I am not sure whether I should've replied to the msg she sent on Friday.

OP posts:
ReleaseTheDucksOfWar · 07/10/2025 08:54

It might be an idea to reply coolly; something like "I'm fine thanks, you?" The coolness doesn't encourage much chat from her side, but keeps the lines of communication open which is a good idea until you get your money back.

Noodge · 07/10/2025 10:54

ReleaseTheDucksOfWar · 07/10/2025 08:54

It might be an idea to reply coolly; something like "I'm fine thanks, you?" The coolness doesn't encourage much chat from her side, but keeps the lines of communication open which is a good idea until you get your money back.

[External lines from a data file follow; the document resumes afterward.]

### config.mk
export PLATFORM = sky130hd
export DESIGN_NAME = date_difference_days
export DESIGN_NICKNAME = d
export VERILOG_FILES = /design/src/rtl/dd_pkg.sv /design/src/rtl/date_difference_days.sv /design/src/rtl/dd_day_number.sv
export SDC_FILE = /design/constraint.sdc
export NUM_CORES = 2
export LEC_CHECK = 0
export BUFFER_PORTS_ARGS = -buffer_cell sky130_fd_sc_hd__clkbuf_2
export CAP_MARGIN = 10
export CELL_PAD_IN_SITES_DETAIL_PLACEMENT = 0
export CELL_PAD_IN_SITES_GLOBAL_PLACEMENT = 1
export CORE_AREA = 2 2 255 257
export CTS_CLUSTER_SIZE = 12
export DETAILED_ROUTE_END_ITERATION = 8
export DIE_AREA = 0 0 257 259
export PLACE_DENSITY = 0.84
export SKIP_CTS_REPAIR_TIMING = 1
export SYNTH_ARGS = -nofsm -noshare
export SYNTH_HDL_FRONTEND = slang
export SYNTH_SLANG_ARGS = --single-unit
### constraint.sdc
create_clock -name clk_i -period 7 [get_ports clk_i]
set_clock_uncertainty 0.05 [all_clocks]
set_input_delay 1.05 -clock clk_i [delete_from_list [all_inputs] [get_ports clk_i]]
set_output_delay 1.05 -clock clk_i [all_outputs]
set_load 0.01 [all_outputs]
--- config.mk ---
export PLATFORM = sky130hd
export DESIGN_NAME = wrms_front_flat
export DESIGN_NICKNAME = d
export VERILOG_FILES = /design/src/rtl/core/wrms_pkg.sv /design/src/rtl/core/wrms_stream_ifs.sv /design/src/rtl/core/wrms_front.sv /design/src/flat_wrapper.sv
export SDC_FILE = /design/constraint.sdc
export NUM_CORES = 1
export LEC_CHECK = 0
export ABC_AREA = 0
export BUFFER_PORTS_ARGS = -buffer_cell sky130_fd_sc_hd__buf_4
export CORE_MARGIN = 1.5
export CORE_UTILIZATION = 46
export CTS_BUF_LIST = sky130_fd_sc_hd__clkbuf_4 sky130_fd_sc_hd__clkbuf_8 sky130_fd_sc_hd__clkbuf_16
export CTS_CLUSTER_SIZE = 14
export DETAILED_ROUTE_END_ITERATION = 12
export GPL_TIMING_DRIVEN = 0
export MAX_ROUTING_LAYER = met4
export PLACE_DENSITY = 0.74
export SLEW_MARGIN = 20
export SYNTH_ARGS = -nofsm -noshare
export SYNTH_HDL_FRONTEND = slang
export SYNTH_SLANG_ARGS = --single-unit
--- constraint.sdc ---
create_clock -name clock -period 2 [get_ports clock]
set_clock_uncertainty 0.2 [all_clocks]
set_input_delay 0.1 -clock clock [delete_from_list [all_inputs] [get_ports clock]]
set_output_delay 0.1 -clock clock [all_outputs]
set_load 0.005 [all_outputs]
<file path="config.mk">
export PLATFORM = sky130hd
export DESIGN_NAME = topk_popcount_select_top_flat
export DESIGN_NICKNAME = d
export VERILOG_FILES = /design/src/hw/rtl/tkps_pkg.sv /design/src/hw/rtl/tkps_req_if.sv /design/src/hw/rtl/tkps_rsp_if.sv /design/src/hw/rtl/topk_popcount_select_top.sv /design/src/hw/rtl/tkps_cell.sv /design/src/flat_wrapper.sv
export SDC_FILE = /design/constraint.sdc
export NUM_CORES = 2
export LEC_CHECK = 0
export ABC_AREA = 0
export BUFFER_PORTS_ARGS = -buffer_cell sky130_fd_sc_hd__buf_2
export CORE_MARGIN = 4
export CORE_UTILIZATION = 62
export CTS_CLUSTER_SIZE = 24
export DETAILED_ROUTE_END_ITERATION = 10
export GPL_TIMING_DRIVEN = 1
export PLACE_DENSITY = 0.9
export REMOVE_ABC_BUFFERS = 1
export SLEW_MARGIN = 5
export SYNTH_ARGS = -nofsm -noshare
export SYNTH_HDL_FRONTEND = slang
export SYNTH_SLANG_ARGS = --single-unit
</file>
<file path="constraint.sdc">
create_clock -name clock -period 15.1 [get_ports clock]
set_input_delay 2.265 -clock clock [delete_from_list [all_inputs] [get_ports clock]]
set_output_delay 2.265 -clock clock [all_outputs]
set_load 0.05 [all_outputs]
</file>
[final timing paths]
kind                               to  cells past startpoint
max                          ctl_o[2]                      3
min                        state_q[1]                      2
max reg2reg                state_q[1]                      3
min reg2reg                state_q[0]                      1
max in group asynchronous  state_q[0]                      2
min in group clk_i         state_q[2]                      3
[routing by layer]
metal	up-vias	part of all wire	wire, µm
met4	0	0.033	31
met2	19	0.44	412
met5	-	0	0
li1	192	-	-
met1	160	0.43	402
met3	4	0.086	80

It feels like it may be a bit late to do that now? What do you think. I am honestly proud to admit that this sort of scenario is not my forte and I am clueless. 😂

OP posts:
UpMyself · 07/10/2025 11:54

Leave it. It's not worth replying now.

Noodge · 07/10/2025 12:19

UpMyself · 07/10/2025 11:54

Leave it. It's not worth replying now.

My own worries about appearing to be hostile. I guess if I get anything else from her I could just say I forgot...

OP posts:
ReleaseTheDucksOfWar · 07/10/2025 13:28

I think if you do want to reply and put in a reason for not replying, say 'sorry, missed you message' at the most.

seanconneryseyebrow · 07/10/2025 18:27

I don’t think you should ask or tell people to change in a relationship. Accept for who they are or walk away. Otherwise it can become quite abusive as you are always pulling someone up.